The Client and the Hub operate a bit independently. They share some common assumptions. For instance, the Hub expects certain sensor positions to be PIRs and others to be separation sensors; the Client must obey these assumptions. The Client expects that an code for an unconfigured sensor will be logged with the work "unknown" in the string; the Hub must obey this. We need to do a better job of documenting these all in one place.

The Client has the internal array of a structure of sensor attributes. One attribute is the label that is displayed on the Client GUI. Another attribute is the label that will be passed to the Hub when that sensor code is registered in the Hub. We were very worried about memory usage in the Hub and thus the labels given to the Hub are shorter and less easily readable; the labels used in the Client GUI can be more expansive.

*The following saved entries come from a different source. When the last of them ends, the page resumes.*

==> config.mk <==
export PLATFORM = sky130hd
export DESIGN_NAME = lc_req_queue
export DESIGN_NICKNAME = d
export VERILOG_FILES = /design/src/rtl/lc_req_queue.sv
export SDC_FILE = /design/constraint.sdc
export NUM_CORES = 2
export LEC_CHECK = 0
export BUFFER_PORTS_ARGS = -buffer_cell sky130_fd_sc_hd__buf_4
export CORE_ASPECT_RATIO = 0.6
export CORE_MARGIN = 2
export CORE_UTILIZATION = 40
export DETAILED_ROUTE_END_ITERATION = 12
export PLACE_DENSITY = 0.57
export REMOVE_ABC_BUFFERS = 1
export SLEW_MARGIN = 40
export SYNTH_ARGS = -nofsm -noshare
export SYNTH_HDL_FRONTEND = slang
export SYNTH_SLANG_ARGS = --single-unit
==> constraint.sdc <==
create_clock -name clk_in -period 71.3 [get_ports clk_in]
set_input_delay 10.695 -clock clk_in [delete_from_list [all_inputs] [get_ports clk_in]]
set_output_delay 10.695 -clock clk_in [all_outputs]
set_load 0.02 [all_outputs]
==> src/rtl/lc_req_queue.sv <==
// lc_req_queue: in-order request buffer between the L1D lower-cache port and
// the next-level cache. It absorbs line reads and 64-byte write-backs while the
// lower cache stalls. Fill responses do not pass through this block.
//
// Optional feature macro: LC_REQ_COALESCE_EN.
//   When it is defined, a write-back to the same line as the newest queued
//   write merges into that entry in place.
//   When it is undefined (the default), every push allocates a new entry.
//
// Ports
//   clk_in        clock; all state changes on posedge
//   rst_N_in      synchronous active-low reset
//   l1_valid_in   L1D request valid
//   l1_ready_out  queue can accept (not full and out of reset)
//   l1_addr_in    line address (stored line aligned)
//   l1_value_in   write-back data (stored as 0 for reads)
//   l1_we_in      1 = write-back, 0 = line read
//   lc_valid_out  head entry valid (queue not empty)
//   lc_ready_in   lower cache accepts head
//   lc_addr_out   head line address, 0 when empty
//   lc_value_out  head data, 0 when empty
//   lc_we_out     head write flag, 0 when empty
//   count_out     occupancy 0..DEPTH
module lc_req_queue #(
    parameter int unsigned PADDR_BITS = 22,
    parameter int unsigned LINE_BITS  = 512,
    parameter int unsigned DEPTH      = 4
) (
    input  logic                     clk_in,
    input  logic                     rst_N_in,
    input  logic                     l1_valid_in,
    output logic                     l1_ready_out,
    input  logic [PADDR_BITS-1:0]    l1_addr_in,
    input  logic [LINE_BITS-1:0]     l1_value_in,
    input  logic                     l1_we_in,
    output logic                     lc_valid_out,
    input  logic                     lc_ready_in,
    output logic [PADDR_BITS-1:0]    lc_addr_out,
    output logic [LINE_BITS-1:0]     lc_value_out,
    output logic                     lc_we_out,
    output logic [$clog2(DEPTH):0]   count_out
);

    localparam int unsigned AW = $clog2(DEPTH);
    localparam int unsigned PW = AW + 1;
    localparam logic [PADDR_BITS-1:0] LINE_MASK = ~PADDR_BITS'(63);

    // Pointers carry one extra bit so a full queue is distinguishable from an empty one.
    logic [PW-1:0]          wr_ptr;
    logic [PW-1:0]          rd_ptr;
    logic                   rst_done_q;

    // Payload storage; deliberately not reset, empty outputs are gated instead.
    logic [PADDR_BITS-1:0]  mem_addr  [DEPTH];
    logic [LINE_BITS-1:0]   mem_value [DEPTH];
    logic [DEPTH-1:0]       mem_we;

    logic [PW-1:0]          occ;
    logic                   full;
    logic                   empty;
    logic                   push;
    logic                   pop;
    logic                   coalesce;
    logic                   alloc;
    logic [AW-1:0]          wr_idx;
    logic [AW-1:0]          rd_idx;
    logic [PADDR_BITS-1:0]  push_addr;
    logic [LINE_BITS-1:0]   push_value;

`ifdef LC_REQ_COALESCE_EN
    logic [PW-1:0]          tail_ptr;
    logic [AW-1:0]          tail_idx;
`endif

    // Occupancy, handshake and entry-select decode.
    always_comb begin
        occ        = wr_ptr - rd_ptr;
        full       = (occ == PW'(DEPTH));
        empty      = (occ == '0);
        push       = rst_N_in && l1_valid_in && l1_ready_out;
        pop        = rst_N_in && !empty && lc_ready_in;
        wr_idx     = wr_ptr[AW-1:0];
        rd_idx     = rd_ptr[AW-1:0];
        push_addr  = l1_addr_in & LINE_MASK;
        push_value = l1_we_in ? l1_value_in : '0;
        coalesce   = 1'b0;
`ifdef LC_REQ_COALESCE_EN
        tail_ptr   = wr_ptr - PW'(1);
        tail_idx   = tail_ptr[AW-1:0];
        // Merge only into a newest-entry write that is not leaving the queue this cycle.
        coalesce   = push && l1_we_in && !empty && mem_we[tail_idx] &&
                     (mem_addr[tail_idx] == push_addr) &&
                     !(pop && (occ == PW'(1)));
`endif
        alloc      = push && !coalesce;
    end

    // Pointer and reset-state registers.
    always_ff @(posedge clk_in) begin
        if (!rst_N_in) begin
            wr_ptr     <= '0;
            rd_ptr     <= '0;
            rst_done_q <= 1'b0;
        end else begin
            rst_done_q <= 1'b1;
            if (alloc) begin
                wr_ptr <= wr_ptr + PW'(1);
            end
            if (pop) begin
                rd_ptr <= rd_ptr + PW'(1);
            end
        end
    end

    // Entry storage writes: allocate at the tail, or merge into the newest write.
    always_ff @(posedge clk_in) begin
        if (alloc) begin
            mem_addr[wr_idx]  <= push_addr;
            mem_value[wr_idx] <= push_value;
            mem_we[wr_idx]    <= l1_we_in;
        end
`ifdef LC_REQ_COALESCE_EN
        if (coalesce) begin
            mem_value[tail_idx] <= l1_value_in;
        end
`endif
    end

    // Outputs derive from registered state only; head fields are forced to 0 when empty.
    assign l1_ready_out = rst_done_q && !full;
    assign lc_valid_out = !empty;
    assign lc_addr_out  = empty ? '0 : mem_addr[rd_idx];
    assign lc_value_out = empty ? '0 : mem_value[rd_idx];
    assign lc_we_out    = !empty && mem_we[rd_idx];
    assign count_out    = occ;

endmodule

-- After elaboration in Yosys (flattened, before gate mapping)
Memory sizes are Yosys's and may differ from the RTL's. A register that Yosys moved wholly into a read port is not among the register bits.
Cells that the tools add are included.
- bits in registers: 11
- bits in writable memories: 2112
- bits of input ports: 539
- output and inout port bits: 540
- logic and storage cells: 38
- memories: 2
- memories (name ; words ; bits a word ; rd ports ; clocked after memory_dff ; wr ports ; line ; RTL):
    mem_value ; 4 ; 512 ; 1 ; 1 ; 1 ; 55 ; logic [LINE_BITS-1:0] mem_value [DEPTH];
    mem_addr ; 4 ; 16 ; 1 ; 1 ; 1 ; 54 ; logic [PADDR_BITS-1:0] mem_addr [DEPTH];
- add/sub/neg operators: 3
- order comparisons: 3
- equal/unequal tests: 1
- mux-type cells: 15
- reduce and logical (&&, ||, !) cells: 10
- operator list (operator ; count):
    512-bit 2-to-1 mux ; 2
    22-bit 2-to-1 mux ; 1
    2-bit 2-to-1 mux ; 4
    1-bit logical AND ; 7
    3-bit by 1-bit adder with 3-bit output, second input constant ; 2
    2-bit by 3-bit < comparator with 1-bit output, second input constant ; 2
    1-bit 2-to-1 mux ; 5
    4-bit bitwise mux ; 1
    3-bit == test, second input constant ; 1
    3-bit zero test ; 1
    3-bit subtractor ; 1
    1-bit binary-select mux with 2-bit select ; 1
    1-bit demux with 2-bit select ; 1
    2-bit by 1-bit greater-or-equal comparator with 1-bit output, second input constant ; 1
    1-bit zero test ; 2

-- Depth between registers and ports, before layout
- word-level depth: 7
- gate-level depth with buffers: 8

-- Worst setup path before layout
Ideal clock, no wire load.
- kind: input to register
- start point: in rst_N_in
- end point: mem mem_addr[2][0] (netlist name), enable pin
- library setup time: 1.433 ns
- data arrival time: 32.945 ns
- required time: 69.867 ns
- slack: 36.921 ns
- stages on the path: 3
- buffers on the path: 1
- path through: clkbuf_1 -> nand3_1 -> nor2_1
- cells in the longest elaborated chain, start to end: 4
- RTL lines (what ; line ; RTL):
    start, declared ; 30 ; input logic rst_N_in,
    1-bit logical AND (2 in series) ; 80 ; push = rst_N_in && l1_valid_in && l1_ready_out;
    1-bit 2-to-1 mux ; 117 ; if (alloc) begin
    1-bit 2-to-1 mux (not written as such) ; 118 ; mem_addr[wr_idx] <= push_addr;
    end, declared ; 54 ;
Every way passes these cells.

==> flow_summary.json <==
{
  "grt_pass1_vias": 42380,
  "die_y_um": 358.8,
  "placedInstanceArea_um2": 95000,
  "reg2reg_from": "wr_ptr[0]$_SDFFE_PN0P_",
  "worstPathArrival_ps": 6260,
  "post_cts_buffers": 0,
  "final_hold_viol_count": 0,
  "peakVddDrop_mv": 0.02965,
  "finClkSkew_ps": 70.76,
  "grt_max_degree": 177,
  "routedWlPerCell_um": 25.27,
  "start_util_pct": 40.19,
  "antenna_found_initial": 43,
  "drive_gt1_share_pct": 36.81,
  "ys_seq_area_share_pct": 75.92,
  "synth_area_um2": 83930,
  "fp-row-count": 130,
  "fmax_ghz": 0.05899,
  "holdPathEnd": "wr_ptr[0]$_SDFFE_PN0P_",
  "ctsLongestPathBuffers": 4,
  "cts_made_buffers": 202,
  "muxShareOfSynthArea_pct": 14.27,
  "netlist.area_leader.share_pct": 75.71,
  "finalSetupViolations": 0,
  "grt_first_pass_wirelength_um": 296000,
  "drv_slew": 0,
  "yosysUniqueCellTypes": 27,
  "maxCapViolations": 0,
  "synth-xor-area-share_pct": 0.03727,
  "cts_hold_buf": 0,
  "p_leak_nw": 33.99,
  "syn_avg_cell_area_um2": 21.04,
  "routed_wl_um": 203300,
  "whs_ps": 510.2,
  "postRouteAntennaNets": 0,
  "whs_path_depth": 2,
  "yosysTopAreaCell": "edfxtp_1",
  "fin_crit_sh_pct": 23.77,
  "io_buffers": 1066,
  "grt_remaining_overflow": 0,
  "p_per_area_nw_per_um2": 37.99,
  "reg2reg_slack_ps": 64790,
  "dr.pass1.iters": 7,
  "dp_hpwl_um": 124800,
  "path_clk_slew_ps": 60,
  "h-tree-depth": 4,
  "drc": 0,
  "grt.busiest_layer": "met2",
  "r2r-end": "mem_value[0][162]$_DFFE_PP_",
  "layout_min_cycle_time_ps": 16950,
  "synth_enable_flop_cells": 2116,
  "status": "complete, no violations",
  "gp_congestion": 0.7602,
  "cts_tree": "built",
  "cts.sinks": 2125,
  "total_power_mw": 3.841,
  "hp-start": "wr_ptr[0]$_SDFFE_PN0P_",
  "stdcell_area_um2": 101100,
  "yosysMostFrequentCell": "edfxtp_1",
  "grt.met1_usage_pct": 23.82,
  "via_per_inst": 5.090,
  "slew_headroom_pct": 45.27,
  "clockRootBuffer": "clkbuf_16",
  "synth_fa_ha_area_share_pct": 0.1133,
  "cp_max_fo": 43,
  "setup_tns_ps": 0,
  "fp.dieW_um": 595.4,
  "synth_ff_type": "edfxtp_1",
  "synth_compound_area_share_pct": 0.05069,
  "synth_warnings": 0,
  "pin_count": 1079,
  "r2r_cells": 13,
  "crit_type": "register to output port",
  "tightest_slew_ps": 821.0,
  "vias": 40940,
  "synth_top_cells_by_count": "2116 x edfxtp_1, 1041 x and2_1, 529 x mux4_2",
  "die-area_um2": 213600,
  "grt_usage_pct": 18.58,
  "hp-class": "register to register",
  "syn_to_final_growth_pct": 20.46,
  "startpoint_type": "register",
  "crit_path_end_kind": "output port",
  "rsz0062_at_grt": "no",
  "yosys-top-cells-area": "edfxtp_1 76%, mux4_2 14%, and2_1 7.8%",
  "drt_iter0_drc": 2970,
  "critical_path_required_ps": 60610,
  "num-nets-final": 5644,
  "syn_inst": 3989,
  "synthArstFlopShare_pct": 0,
  "synth-seq-cells": 2125,
  "core_area_um2": 208900,
  "synth_top_family_by_area": "multiplexers",
  "insertion_delay_ps": 840,
  "synth-simple-area-share_pct": 7.904,
  "gr-usage-met2_pct": 30.33,
  "grt_util_met3_pct": 5.717,
  "cts_resized": 0
}
-- logic make-up (layout without fill, tap and decap cells) --
logic type | count (synthesis) | in the layout
flip-flops | 2125 | 2125
AND/OR/NAND/NOR | 1067 | 1067
multiplexers | 535 | 535
buffers and inverters | 246 | 1503
adder cells (fa/ha/maj) | 7 | 7
AO/OA/AOI/OAI | 6 | 6
XOR/XNOR | 2 | 2
other | 1 | 26
-- placed cells by master (no fill, tap or decap), drive strengths merged --
master | synthesis | routed
dfxtp | 9 | 9
mux4 | 529 | 529
diode | 0 | 20
clkinv | 0 | 94
xor2 | 1 | 1
fa | 1 | 1
clkbuf | 110 | 246
inv | 6 | 13
bufinv | 0 | 5
edfxtp | 2116 | 2116
o221a | 1 | 1
ha | 6 | 6
nand3 | 5 | 5
nand2b | 2 | 2
nand2 | 12 | 12
and2 | 1042 | 1042
clkinvlp | 0 | 5
conb | 1 | 6
xnor3 | 1 | 1
o21ai | 1 | 1
a21oi | 3 | 3
nor2 | 5 | 5
mux2i | 6 | 6
a21boi | 1 | 1
nand4 | 1 | 1
buf | 130 | 1140
-- through the flow --
| step | std cells | util, % | setup WS, ps |
|---|---|---|---|
| 4_1_cts | 8018 | 48.31 | 54010 |
| 6_report | 8043 | 48.41 | 54350 |
| 3_5_place_dp | 7661 | 45.49 | 54930 |
| 3_3_place_gp | 7651 | 45.32 | 53360 |
| 5_1_grt | 8041 | 48.41 | 53670 |
| 2_1_floorplan | 3754 | - | 37140 |
-- layer usage --
layer | wire (µm) | part of all wire, % | vias up
li1 | - | - | 18020
met1 | 82070 | 40 | 21480
met2 | 100200 | 49 | 1089
met3 | 14860 | 7.3 | 300
met4 | 5825 | 2.9 | 48
met5 | 310 | 0.15 | -
-- how the worst max path moves through the flow --
| stage | from | end | slack [ps] | depth (start not counted) |
|---|---|---|---|---|
| 2_1_floorplan | rst_N_in | mem_addr[0][0]$_DFFE_PP_ | 37140 | 2 |
| 3_3_place_gp | register | lc_value_out[141] | 53360 | 9 |
| 3_5_place_dp | register | lc_value_out[141] | 54930 | 9 |
| 4_1_cts | register | lc_value_out[141] | 54010 | 9 |
| 5_1_grt | register | lc_value_out[141] | 53670 | 9 |
| 6_report | register | lc_value_out[141] | 54350 | 9 |
-- critical path, cell delays in order (launching register included) --
cell and delay, ps:
dfxtp_4 660, buf_6 540, buf_6 570, buf_6 580
buf_4 650, buf_6 560, buf_6 590, mux4_2 610
and2_1 180, buf_4 170
-- area by class of cell --
cell class,count,area [µm²]
diodes,20,50.05
well taps,2772,3468
fillers,17520,107800
inverters,6,22.52
flip-flops and latches,2125,63730
clock inverters,111,683.2
clock buffers,246,5220
multi-input cells,1623,18840
repair buffers,1140,9090
-- power breakdown --
part | internal, mW | switching, mW
registers | 1.41 | 0.0122
clock network | 0.537 | 0.454
logic | 0.596 | 0.830
total | 2.54 | 1.30
-- flip-flops by register name, indices dropped and copies added, names as in the netlist, named ones only --
name        cells
mem_addr       64
rd_ptr          3
mem_we          4
wr_ptr          3
mem_value    2048
rst_done_q      1
Power figures use the tool's default switching activity.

Communication between the Hub and Client is also limited by the number of functions and variables that Particle will allow any one Photon to expose. Particle also imposes limits on how long the names of these functions and variables may be, the data types that can be passed, and the length of strings that are passed.

One way to design the interaction between the Client and the Hub would be to make a very compact, binary representation that is exchanged. This would let us pack more information in each call. However, this would also make it impossible to interact with the Hub except through some kind of Client software. We wanted to make it possible for a human to examine and easily understand the data that is sent and received from the Hub. This makes it possible to look at the data transferred using the browser Javascript console and understand it. We discussed using JSON to represent the transferred data, but the overhead caused the string lengths to exceed what Particle allows.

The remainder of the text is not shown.